• _ABOUT THIS EXERCISE_
The response should hold each line from the entries below where "Settings" is found.

[RECORDS SHOWN — start]

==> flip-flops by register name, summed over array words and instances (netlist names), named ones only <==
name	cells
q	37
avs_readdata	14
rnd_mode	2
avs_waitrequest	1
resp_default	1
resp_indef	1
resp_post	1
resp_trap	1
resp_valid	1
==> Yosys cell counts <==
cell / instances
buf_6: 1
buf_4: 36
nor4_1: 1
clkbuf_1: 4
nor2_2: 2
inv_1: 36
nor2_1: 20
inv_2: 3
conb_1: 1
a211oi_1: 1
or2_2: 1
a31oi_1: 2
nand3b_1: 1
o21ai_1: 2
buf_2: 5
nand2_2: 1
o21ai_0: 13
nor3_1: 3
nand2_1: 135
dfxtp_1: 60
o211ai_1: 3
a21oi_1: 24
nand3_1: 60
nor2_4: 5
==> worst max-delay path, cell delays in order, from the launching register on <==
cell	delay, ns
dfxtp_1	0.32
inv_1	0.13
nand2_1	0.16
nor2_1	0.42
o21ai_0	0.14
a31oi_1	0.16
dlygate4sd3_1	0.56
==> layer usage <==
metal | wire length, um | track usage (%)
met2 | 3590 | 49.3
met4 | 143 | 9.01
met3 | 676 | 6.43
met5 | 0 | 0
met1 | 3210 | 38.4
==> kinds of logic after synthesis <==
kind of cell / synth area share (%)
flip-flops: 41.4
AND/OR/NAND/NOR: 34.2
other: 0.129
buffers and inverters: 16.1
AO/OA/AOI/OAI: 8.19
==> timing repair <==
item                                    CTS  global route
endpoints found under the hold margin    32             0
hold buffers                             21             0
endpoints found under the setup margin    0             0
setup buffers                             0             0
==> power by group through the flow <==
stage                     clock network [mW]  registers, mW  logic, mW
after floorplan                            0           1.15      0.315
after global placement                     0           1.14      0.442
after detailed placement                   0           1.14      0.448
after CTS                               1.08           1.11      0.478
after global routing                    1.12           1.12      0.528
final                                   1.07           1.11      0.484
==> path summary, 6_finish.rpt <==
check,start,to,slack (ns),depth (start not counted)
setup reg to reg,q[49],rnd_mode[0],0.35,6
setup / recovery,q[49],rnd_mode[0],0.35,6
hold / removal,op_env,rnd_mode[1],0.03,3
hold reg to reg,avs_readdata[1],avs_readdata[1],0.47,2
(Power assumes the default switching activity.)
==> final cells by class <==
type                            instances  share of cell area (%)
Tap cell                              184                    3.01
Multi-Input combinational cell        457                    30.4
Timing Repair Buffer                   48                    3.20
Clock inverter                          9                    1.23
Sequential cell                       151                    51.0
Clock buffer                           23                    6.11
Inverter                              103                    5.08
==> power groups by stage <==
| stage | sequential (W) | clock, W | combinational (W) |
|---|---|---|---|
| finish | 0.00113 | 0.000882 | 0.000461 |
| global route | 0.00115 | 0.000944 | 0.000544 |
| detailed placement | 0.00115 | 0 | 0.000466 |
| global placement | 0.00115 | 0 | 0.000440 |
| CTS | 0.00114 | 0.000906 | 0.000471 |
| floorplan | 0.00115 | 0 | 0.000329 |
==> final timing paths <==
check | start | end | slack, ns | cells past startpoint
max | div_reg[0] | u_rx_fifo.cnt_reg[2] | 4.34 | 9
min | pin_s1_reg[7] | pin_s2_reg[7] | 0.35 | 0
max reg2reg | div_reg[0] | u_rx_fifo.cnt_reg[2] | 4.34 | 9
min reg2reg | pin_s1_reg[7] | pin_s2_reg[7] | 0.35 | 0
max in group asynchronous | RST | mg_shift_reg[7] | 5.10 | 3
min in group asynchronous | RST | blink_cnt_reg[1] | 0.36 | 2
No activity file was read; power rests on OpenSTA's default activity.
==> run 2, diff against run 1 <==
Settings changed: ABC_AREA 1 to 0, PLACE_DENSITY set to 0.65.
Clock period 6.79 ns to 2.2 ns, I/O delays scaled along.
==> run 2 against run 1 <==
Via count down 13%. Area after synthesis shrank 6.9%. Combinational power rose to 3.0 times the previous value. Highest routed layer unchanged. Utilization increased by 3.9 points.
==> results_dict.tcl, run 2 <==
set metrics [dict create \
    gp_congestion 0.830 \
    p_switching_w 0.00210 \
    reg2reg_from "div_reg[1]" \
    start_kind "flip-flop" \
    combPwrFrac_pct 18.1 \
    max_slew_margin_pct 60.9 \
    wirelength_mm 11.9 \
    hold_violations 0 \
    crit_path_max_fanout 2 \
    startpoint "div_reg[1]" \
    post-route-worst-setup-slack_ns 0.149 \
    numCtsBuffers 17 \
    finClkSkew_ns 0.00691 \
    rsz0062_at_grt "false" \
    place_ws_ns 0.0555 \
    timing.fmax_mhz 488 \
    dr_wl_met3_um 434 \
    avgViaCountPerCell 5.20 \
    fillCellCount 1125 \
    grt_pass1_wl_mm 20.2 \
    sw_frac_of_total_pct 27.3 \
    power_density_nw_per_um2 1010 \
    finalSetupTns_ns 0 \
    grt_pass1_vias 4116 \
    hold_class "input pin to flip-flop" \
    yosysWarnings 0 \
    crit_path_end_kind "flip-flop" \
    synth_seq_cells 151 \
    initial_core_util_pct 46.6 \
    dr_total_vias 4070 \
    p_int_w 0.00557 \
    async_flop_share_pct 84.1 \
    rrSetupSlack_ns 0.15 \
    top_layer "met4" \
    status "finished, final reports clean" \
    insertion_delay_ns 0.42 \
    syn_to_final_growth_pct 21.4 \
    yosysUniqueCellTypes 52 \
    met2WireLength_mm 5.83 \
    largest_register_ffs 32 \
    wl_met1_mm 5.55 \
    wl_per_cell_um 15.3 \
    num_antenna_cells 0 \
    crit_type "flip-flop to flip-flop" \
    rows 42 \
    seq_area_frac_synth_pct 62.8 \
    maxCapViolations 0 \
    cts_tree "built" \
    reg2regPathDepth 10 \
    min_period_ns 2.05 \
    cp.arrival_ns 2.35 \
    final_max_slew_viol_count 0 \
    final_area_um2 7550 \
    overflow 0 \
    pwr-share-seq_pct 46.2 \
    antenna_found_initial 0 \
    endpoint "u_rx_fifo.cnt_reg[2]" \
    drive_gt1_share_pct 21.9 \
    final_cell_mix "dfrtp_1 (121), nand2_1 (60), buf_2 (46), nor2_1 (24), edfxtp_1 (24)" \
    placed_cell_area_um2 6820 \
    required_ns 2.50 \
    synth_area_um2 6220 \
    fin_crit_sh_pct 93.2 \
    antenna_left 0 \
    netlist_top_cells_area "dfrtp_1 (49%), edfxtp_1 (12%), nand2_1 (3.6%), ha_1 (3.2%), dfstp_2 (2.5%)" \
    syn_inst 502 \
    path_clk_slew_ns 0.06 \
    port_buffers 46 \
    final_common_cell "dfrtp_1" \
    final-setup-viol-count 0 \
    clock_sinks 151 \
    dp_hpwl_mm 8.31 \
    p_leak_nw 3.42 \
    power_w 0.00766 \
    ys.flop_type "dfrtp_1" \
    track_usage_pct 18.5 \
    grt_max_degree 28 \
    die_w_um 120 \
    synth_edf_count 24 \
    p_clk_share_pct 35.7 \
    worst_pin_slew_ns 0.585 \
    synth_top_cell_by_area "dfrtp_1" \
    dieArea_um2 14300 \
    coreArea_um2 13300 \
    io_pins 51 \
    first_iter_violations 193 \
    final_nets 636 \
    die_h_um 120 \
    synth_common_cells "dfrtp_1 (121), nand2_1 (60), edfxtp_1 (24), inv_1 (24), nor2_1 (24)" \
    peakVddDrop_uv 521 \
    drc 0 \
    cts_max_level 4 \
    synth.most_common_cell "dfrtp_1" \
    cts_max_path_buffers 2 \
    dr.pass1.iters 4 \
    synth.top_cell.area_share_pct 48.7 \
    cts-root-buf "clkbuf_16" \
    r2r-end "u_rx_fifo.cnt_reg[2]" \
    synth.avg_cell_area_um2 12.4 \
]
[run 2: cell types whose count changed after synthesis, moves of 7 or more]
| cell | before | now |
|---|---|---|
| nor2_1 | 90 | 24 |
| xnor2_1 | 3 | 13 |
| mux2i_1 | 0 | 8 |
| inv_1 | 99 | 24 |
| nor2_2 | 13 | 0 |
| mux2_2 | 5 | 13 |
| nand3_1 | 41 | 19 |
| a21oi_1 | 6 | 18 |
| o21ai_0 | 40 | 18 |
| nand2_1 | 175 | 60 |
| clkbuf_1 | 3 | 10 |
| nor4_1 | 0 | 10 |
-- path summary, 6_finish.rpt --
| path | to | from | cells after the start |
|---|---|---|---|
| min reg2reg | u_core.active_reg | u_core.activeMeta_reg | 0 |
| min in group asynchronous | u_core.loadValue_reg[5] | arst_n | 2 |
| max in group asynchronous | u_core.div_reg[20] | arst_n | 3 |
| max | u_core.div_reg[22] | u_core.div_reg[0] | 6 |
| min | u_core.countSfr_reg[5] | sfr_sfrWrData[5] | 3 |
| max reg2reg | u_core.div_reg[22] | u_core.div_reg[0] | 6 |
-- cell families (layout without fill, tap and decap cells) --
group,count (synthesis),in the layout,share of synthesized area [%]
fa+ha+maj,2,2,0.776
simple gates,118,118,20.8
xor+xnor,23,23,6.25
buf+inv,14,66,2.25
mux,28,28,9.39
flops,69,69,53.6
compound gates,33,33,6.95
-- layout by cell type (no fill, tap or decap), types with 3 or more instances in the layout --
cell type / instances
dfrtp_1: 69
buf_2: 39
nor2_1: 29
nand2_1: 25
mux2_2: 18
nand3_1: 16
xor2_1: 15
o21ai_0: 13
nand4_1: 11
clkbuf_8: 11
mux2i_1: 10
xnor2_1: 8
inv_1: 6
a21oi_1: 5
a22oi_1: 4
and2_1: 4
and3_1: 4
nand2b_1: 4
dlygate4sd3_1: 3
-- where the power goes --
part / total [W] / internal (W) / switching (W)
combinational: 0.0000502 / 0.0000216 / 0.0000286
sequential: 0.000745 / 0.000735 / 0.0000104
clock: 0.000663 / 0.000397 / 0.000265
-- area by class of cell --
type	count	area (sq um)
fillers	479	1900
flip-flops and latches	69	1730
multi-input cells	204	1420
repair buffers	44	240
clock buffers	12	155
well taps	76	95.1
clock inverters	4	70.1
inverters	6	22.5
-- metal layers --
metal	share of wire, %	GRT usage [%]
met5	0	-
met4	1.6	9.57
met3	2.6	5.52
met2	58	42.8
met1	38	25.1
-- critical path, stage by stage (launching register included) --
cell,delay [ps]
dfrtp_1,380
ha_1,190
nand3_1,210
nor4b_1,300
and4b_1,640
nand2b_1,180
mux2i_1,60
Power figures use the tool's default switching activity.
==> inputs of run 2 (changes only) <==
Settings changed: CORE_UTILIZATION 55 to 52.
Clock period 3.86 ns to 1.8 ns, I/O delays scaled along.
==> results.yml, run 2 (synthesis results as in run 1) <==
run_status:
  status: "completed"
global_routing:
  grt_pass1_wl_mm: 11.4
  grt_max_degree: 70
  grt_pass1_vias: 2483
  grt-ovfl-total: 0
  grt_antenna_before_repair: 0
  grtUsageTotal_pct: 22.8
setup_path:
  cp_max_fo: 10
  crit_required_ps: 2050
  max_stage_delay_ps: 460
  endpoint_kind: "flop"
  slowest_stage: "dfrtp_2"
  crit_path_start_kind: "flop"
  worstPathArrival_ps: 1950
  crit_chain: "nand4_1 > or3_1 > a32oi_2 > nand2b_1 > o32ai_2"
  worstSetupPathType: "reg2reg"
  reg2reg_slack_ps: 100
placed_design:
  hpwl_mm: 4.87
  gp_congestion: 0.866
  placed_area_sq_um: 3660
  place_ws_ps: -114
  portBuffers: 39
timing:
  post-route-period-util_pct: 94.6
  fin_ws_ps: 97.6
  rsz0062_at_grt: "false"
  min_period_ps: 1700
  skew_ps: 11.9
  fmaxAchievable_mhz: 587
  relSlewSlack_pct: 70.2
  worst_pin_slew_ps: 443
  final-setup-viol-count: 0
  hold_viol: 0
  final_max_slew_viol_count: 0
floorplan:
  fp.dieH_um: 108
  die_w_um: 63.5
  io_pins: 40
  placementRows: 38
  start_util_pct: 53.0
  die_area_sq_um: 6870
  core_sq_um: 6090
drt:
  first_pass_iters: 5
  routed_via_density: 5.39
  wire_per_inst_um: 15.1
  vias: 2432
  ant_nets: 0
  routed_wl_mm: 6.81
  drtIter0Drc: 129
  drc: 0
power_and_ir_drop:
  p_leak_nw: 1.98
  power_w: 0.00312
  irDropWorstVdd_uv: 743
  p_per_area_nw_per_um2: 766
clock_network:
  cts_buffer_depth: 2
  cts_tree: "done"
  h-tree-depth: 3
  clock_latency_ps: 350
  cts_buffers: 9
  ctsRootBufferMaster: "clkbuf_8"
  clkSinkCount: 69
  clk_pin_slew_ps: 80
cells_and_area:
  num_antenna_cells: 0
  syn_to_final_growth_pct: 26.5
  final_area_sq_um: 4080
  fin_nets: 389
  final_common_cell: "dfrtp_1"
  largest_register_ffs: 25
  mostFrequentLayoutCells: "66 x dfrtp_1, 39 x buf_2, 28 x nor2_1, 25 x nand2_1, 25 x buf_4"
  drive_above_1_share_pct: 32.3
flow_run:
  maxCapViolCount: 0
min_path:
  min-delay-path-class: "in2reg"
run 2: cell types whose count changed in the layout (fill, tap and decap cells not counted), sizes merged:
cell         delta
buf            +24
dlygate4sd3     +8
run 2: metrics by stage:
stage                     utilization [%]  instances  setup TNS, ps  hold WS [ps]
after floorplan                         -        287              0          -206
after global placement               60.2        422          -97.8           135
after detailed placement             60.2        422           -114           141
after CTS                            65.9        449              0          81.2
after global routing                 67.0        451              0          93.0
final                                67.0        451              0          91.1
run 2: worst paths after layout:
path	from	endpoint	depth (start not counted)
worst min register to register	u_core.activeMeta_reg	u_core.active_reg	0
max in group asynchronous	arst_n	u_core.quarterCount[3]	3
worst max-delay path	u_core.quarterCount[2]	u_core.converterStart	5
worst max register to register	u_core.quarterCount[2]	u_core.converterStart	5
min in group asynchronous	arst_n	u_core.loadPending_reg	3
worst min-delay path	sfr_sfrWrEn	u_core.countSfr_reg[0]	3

[RECORDS SHOWN — finish]

• _RESPONSE TO THIS EXERCISE_
Settings changed: ABC_AREA 1 to 0, PLACE_DENSITY set to 0.65.
Settings changed: CORE_UTILIZATION 55 to 52.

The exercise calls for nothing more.